$$\because$$ $${z^2} = \overline z \,.\,{2^{1 - |z|}}$$ ...... (1)

$$ \Rightarrow |z{|^2} = |\overline z |\,.\,{2^{1 - |z|}}$$

$$ \Rightarrow |z| = {2^{1 - |z|}}$$,

$$\because$$ $$b \ne 0 \Rightarrow |z| \ne 0$$

$$\therefore$$ $$|z| = 1$$ ...... (2)

$$\because$$ $$z = a + ib$$ then $$\sqrt {{a^2} + {b^2}} = 1$$ ...... (3)
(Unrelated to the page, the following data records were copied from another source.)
==> /design/flow/run.sh <==
#!/bin/bash
# OpenROAD 26Q1-2900-gdf79404cd8, Yosys 0.63+post, stock flow scripts
make -C /OpenROAD-flow-scripts/flow DESIGN_CONFIG=/design/flow/config.mk WORK_HOME=/design/flow/orfs finish
==> /design/flow/config.mk <==
export PLATFORM = sky130hd
export DESIGN_NAME = dataMEM
export DESIGN_NICKNAME = dataMEM
export VERILOG_FILES = /design/flow/design.v
export SDC_FILE = /design/flow/constraint.sdc
export NUM_CORES = 4
export LEC_CHECK = 1
export CORE_UTILIZATION = 40
export SYNTH_MEMORY_MAX_BITS = 65536
==> /design/flow/constraint.sdc <==
current_design dataMEM

set clk_period 6.9
set clk_io_pct 0.2

create_clock -name clk0 -period $clk_period [get_ports {clk}]

set non_clock_inputs [all_inputs -no_clocks]
set_input_delay [expr $clk_period * $clk_io_pct] -clock clk0 $non_clock_inputs
set_output_delay [expr $clk_period * $clk_io_pct] -clock clk0 [all_outputs]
Now again from equation (1), equation (2), equation (3) we get :

$${a^2} - {b^2} + i2ab = (a - ib){2^0}$$

$$\therefore$$ $${a^2} - {b^2} = a$$ and $$2ab = - b$$

$$\therefore$$ $$a = - {1 \over 2}$$ and $$b = \, \pm \,{{\sqrt 3 } \over 2}$$

$$z = - {1 \over 2} + {{\sqrt 3 } \over 2}i$$ or $$z = - {1 \over 2} - {{\sqrt 3 } \over 2}i$$

$${z^n} = {(z + 1)^n} \Rightarrow {\left( {{{z + 1} \over z}} \right)^n} = 1$$

$${\left( {1 + {1 \over z}} \right)^n} = 1$$

$$\left( {{{1 + \sqrt 3 i} \over 2}} \right) = 1$$, then minimum value of n is 6.